A geomagnetic storm is rapid, albeit small, a decrease in the magnetic field on the Earth’s surface. Almost all geomagnetic storms are caused by active processes in the Sun. In order for a geomagnetic storm to occur on Earth, two conditions must be met:
- from the central part of the solar disk should come the emission of solar matter or the flow of fast solar wind in the direction of the Earth
- when this emission or flow reaches the Earth in about 2-3 days, the magnetic field in it should be directed opposite to the main magnetic field of the Earth (ie to the south)
The release of solar matter, or, more correctly, the release of coronal mass, usually occurs suddenly. One can only predict the probability of release. Fast streams, on the other hand, are fairly stable structures and can only be predicted as soon as they appear in sight. Therefore, magnetic storms can be predicted in 2-3 days for emissions (stronger storms) and in 5-6 days for fast flows (weaker storms). With the launch of another spacecraft to monitor the Sun, the forecast horizon for fast currents can be increased to 10 days. A typical magnetic storm lasts from 1 to 3 days, and its main phase, in which the magnetic field changes the most, is several hours. Therefore, the schedules of magnetic storms by the hour for the month ahead have no scientific basis.
What is affected by a geomagnetic storm?
The magnetic storm itself affects power lines, magnetic orientation systems (used, for example, in space and when drilling oil and gas wells), satellite communications, and navigation systems such as GPS. A magnetic storm is sometimes accompanied by other manifestations of space weather, which can affect the electronics of spacecraft, radio communications, and the health of astronauts and people aboard high-altitude aircraft. According to experts from the European Space Agency, the annual losses of the European Union from adverse space weather exceed 10 billion euros. At the same time, more than 7 billion euros of losses are due to the effects of magnetic storms.

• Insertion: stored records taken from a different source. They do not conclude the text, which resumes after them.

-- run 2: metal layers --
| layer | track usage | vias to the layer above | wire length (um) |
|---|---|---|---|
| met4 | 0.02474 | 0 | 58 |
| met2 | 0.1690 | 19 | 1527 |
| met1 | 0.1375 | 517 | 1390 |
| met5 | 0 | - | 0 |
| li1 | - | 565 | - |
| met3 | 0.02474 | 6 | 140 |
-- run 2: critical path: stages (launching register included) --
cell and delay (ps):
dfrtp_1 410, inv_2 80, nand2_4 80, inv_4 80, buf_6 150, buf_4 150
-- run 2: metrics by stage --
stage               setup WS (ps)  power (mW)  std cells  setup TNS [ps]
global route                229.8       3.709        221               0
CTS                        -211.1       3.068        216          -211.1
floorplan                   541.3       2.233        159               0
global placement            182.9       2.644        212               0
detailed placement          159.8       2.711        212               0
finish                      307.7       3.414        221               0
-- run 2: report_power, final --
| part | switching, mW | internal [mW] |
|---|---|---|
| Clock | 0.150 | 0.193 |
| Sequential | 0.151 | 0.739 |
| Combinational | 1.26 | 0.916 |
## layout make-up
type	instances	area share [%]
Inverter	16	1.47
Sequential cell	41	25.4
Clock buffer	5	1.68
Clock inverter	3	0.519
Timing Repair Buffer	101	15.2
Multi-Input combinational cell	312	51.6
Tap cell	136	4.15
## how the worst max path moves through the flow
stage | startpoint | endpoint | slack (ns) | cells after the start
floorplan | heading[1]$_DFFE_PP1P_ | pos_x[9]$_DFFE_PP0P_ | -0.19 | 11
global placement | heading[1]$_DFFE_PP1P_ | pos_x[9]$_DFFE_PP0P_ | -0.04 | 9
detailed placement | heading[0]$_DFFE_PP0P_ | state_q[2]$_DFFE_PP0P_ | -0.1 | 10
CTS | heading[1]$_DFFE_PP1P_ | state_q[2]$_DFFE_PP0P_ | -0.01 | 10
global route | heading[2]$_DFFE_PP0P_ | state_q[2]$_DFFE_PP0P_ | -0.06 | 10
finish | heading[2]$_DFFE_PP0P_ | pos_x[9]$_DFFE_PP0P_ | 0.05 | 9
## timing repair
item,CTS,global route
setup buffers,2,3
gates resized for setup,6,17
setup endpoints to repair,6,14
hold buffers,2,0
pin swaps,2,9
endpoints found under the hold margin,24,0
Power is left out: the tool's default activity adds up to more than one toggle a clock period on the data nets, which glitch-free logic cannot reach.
$ cat config.mk
export PLATFORM = sky130hd
export DESIGN_NAME = fmap_streamer
export DESIGN_NICKNAME = d
export VERILOG_FILES = /design/src/rtl/fmap_streamer.sv
export SDC_FILE = /design/constraint.sdc
export NUM_CORES = 1
export LEC_CHECK = 0
export BUFFER_PORTS_ARGS = -buffer_cell sky130_fd_sc_hd__buf_2
export CORE_MARGIN = 8
export CORE_UTILIZATION = 34
export DETAILED_ROUTE_END_ITERATION = 8
export GPL_TIMING_DRIVEN = 0
export SETUP_SLACK_MARGIN = 0.02
export SLEW_MARGIN = 20
export SYNTH_ARGS = -nofsm -noshare
export SYNTH_HDL_FRONTEND = slang
export SYNTH_SLANG_ARGS = --single-unit
$ cat constraint.sdc
create_clock -name clk_i -period 3.33 [get_ports clk_i]
set_clock_uncertainty 0.1 [all_clocks]
set_input_delay 0.333 -clock clk_i [delete_from_list [all_inputs] [get_ports clk_i]]
set_output_delay 0.333 -clock clk_i [all_outputs]
set_load 0.005 [all_outputs]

And what about the deterioration of the well-being of ordinary people during magnetic storms?
Here the situation is somewhat ambiguous. It has now been established that changes in the magnetic field, similar to magnetic storms and even much stronger, do not affect humans. This is very easy to see by taking the subway. During the acceleration and braking of a subway train, the changes in the magnetic field are about 40 times greater than those during the strongest recorded magnetic storm that occurred in 1859. At the same time, subway passengers do not feel any noticeable deterioration in health.
On the other hand, there are medical statistics that show a positive correlation between the level of magnetic activity and the number of calls to doctors and ambulance calls for cardiovascular and mental illness. The reason for this correlation is currently obscure. It may be purely psychological in nature, when people, warned of possible deterioration, begin to feel bad just because of the expectation of this. I also want to remind you that correlation does not mean causation. Thus, there is currently no reason to believe that magnetic storms lead to ill health and, moreover, there is no reason to make any recommendations to reduce their impact.
The threat of space weather to people on the surface could arise in the event of a catastrophic geomagnetic storm similar to the one that occurred in 1859. But the threat is not due to the storm itself but to the failure of the power grid and other critical infrastructure. According to the Royal Academy of Engineering (UK), the restoration of power supply in the event of a recurrence of this event will take from 3 to 18 months, depending on the number of damaged transformers.
The European Union’s direct losses in energy and aviation alone from such an event are estimated at more than € 80 billion, according to the House of Commons Committee on Science and Technology. In the event of an unforeseen catastrophic geomagnetic storm, governments can only notify the public within 30 minutes until the batteries in the mobile base stations are discharged. As the experience of the Federal Emergency Management Agency (US) exercises conducted in 2016 showed, it is virtually impossible to ensure the livelihood of people in a large area in the long absence of electricity, not to mention maintaining law and order and performing basic state functions.
How likely are such catastrophes?
An event of close or larger scale almost occurred on July 23, 2012: then an extremely powerful (and unnoticed in advance) emission barely passed the Earth. According to the latest estimates of scientists, the average probability that such an event will occur within a decade is about 10%. However, this is unlikely to happen in the coming decades. The fact is that the current level of solar activity is much lower compared to the second half of the twentieth century. This low level will last at least until 2030 when the current 11-year cycle of solar activity ends. Therefore, catastrophic magnetic storms should not be expected in the next decade. This time should be used for comprehensive preparation for the next such event because it will definitely take place, the only question is when.